• What the task asks
Lines holding the word "name" must be located in the listing below and copied.

• Provided records

• • • • •

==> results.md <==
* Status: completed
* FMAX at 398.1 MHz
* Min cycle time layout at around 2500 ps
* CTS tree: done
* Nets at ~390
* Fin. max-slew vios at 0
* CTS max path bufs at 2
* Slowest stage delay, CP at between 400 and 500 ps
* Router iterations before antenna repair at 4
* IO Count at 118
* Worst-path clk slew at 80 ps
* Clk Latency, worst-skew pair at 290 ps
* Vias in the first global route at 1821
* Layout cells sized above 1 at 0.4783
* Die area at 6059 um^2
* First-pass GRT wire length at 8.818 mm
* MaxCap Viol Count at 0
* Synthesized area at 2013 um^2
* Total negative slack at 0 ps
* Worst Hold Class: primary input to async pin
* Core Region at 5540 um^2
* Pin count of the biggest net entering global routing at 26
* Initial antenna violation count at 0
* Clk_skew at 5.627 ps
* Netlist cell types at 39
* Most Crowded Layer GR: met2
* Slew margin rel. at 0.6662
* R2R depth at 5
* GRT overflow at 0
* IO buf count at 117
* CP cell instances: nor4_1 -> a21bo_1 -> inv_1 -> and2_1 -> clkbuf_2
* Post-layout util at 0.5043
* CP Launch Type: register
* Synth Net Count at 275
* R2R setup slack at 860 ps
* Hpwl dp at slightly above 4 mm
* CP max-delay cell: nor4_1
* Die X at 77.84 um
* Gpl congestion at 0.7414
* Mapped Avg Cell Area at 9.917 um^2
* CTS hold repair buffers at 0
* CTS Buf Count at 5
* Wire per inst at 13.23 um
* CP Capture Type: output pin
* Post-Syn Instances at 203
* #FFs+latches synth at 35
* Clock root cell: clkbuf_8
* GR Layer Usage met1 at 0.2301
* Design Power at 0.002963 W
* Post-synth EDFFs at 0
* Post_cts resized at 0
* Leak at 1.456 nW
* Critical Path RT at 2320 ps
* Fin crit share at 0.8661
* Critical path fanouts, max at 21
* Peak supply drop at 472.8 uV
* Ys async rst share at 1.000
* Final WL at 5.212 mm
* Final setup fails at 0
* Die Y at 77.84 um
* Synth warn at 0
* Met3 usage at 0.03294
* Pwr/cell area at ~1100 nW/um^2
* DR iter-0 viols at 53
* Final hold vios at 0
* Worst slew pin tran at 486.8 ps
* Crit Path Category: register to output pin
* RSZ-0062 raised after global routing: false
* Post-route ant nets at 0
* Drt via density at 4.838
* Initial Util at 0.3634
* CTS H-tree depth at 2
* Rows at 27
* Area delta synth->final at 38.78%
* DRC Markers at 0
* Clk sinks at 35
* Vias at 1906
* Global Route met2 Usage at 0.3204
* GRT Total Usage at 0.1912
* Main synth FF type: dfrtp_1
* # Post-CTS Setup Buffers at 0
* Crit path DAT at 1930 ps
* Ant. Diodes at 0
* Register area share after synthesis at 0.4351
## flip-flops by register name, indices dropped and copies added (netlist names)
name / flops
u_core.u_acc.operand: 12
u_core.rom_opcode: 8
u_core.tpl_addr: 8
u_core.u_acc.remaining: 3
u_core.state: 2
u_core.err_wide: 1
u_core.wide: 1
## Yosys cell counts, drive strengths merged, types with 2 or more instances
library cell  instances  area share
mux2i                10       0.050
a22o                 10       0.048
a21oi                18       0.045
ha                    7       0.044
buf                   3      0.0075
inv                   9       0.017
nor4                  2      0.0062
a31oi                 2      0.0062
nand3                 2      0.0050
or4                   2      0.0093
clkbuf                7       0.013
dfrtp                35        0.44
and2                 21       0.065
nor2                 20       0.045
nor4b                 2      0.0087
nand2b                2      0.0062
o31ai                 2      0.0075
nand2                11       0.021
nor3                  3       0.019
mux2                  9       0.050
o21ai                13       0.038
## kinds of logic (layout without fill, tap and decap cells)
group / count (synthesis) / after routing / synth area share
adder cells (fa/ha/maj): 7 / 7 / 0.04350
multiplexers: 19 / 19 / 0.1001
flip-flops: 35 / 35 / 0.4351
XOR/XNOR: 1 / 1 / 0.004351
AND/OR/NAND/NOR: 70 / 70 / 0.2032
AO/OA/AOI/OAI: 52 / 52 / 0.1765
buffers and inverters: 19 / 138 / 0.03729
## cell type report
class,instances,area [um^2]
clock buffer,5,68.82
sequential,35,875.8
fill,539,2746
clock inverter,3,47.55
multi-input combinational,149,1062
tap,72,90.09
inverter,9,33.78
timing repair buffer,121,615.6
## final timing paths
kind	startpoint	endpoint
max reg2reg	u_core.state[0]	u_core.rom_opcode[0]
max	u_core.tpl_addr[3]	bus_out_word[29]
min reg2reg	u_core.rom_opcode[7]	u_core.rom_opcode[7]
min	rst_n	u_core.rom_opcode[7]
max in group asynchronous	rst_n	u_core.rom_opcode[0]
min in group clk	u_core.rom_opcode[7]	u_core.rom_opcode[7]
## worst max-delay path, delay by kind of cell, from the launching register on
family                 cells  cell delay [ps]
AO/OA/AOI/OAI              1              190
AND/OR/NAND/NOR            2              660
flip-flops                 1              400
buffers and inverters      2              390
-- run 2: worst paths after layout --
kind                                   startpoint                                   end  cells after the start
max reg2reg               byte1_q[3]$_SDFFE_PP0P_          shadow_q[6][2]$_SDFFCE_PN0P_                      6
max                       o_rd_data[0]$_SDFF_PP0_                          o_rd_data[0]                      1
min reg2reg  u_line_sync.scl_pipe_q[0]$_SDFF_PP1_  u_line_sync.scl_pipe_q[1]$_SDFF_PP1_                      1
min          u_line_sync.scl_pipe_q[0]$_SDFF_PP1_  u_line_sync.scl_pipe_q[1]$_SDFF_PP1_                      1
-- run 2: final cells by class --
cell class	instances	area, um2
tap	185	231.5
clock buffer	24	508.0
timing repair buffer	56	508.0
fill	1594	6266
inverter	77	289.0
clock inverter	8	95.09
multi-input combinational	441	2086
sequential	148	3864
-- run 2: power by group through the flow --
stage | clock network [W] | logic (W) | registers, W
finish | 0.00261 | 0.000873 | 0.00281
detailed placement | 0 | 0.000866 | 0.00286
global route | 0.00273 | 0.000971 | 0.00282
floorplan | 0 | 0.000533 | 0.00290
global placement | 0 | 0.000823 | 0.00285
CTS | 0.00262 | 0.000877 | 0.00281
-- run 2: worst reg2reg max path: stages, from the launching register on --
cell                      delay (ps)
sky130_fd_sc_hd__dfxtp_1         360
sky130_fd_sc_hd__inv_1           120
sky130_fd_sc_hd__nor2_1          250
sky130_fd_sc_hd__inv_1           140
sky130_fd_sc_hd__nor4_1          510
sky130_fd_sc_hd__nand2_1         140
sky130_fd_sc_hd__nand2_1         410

• • • • •

• Response box
## flip-flops by register name, indices dropped and copies added (netlist names)
name / flops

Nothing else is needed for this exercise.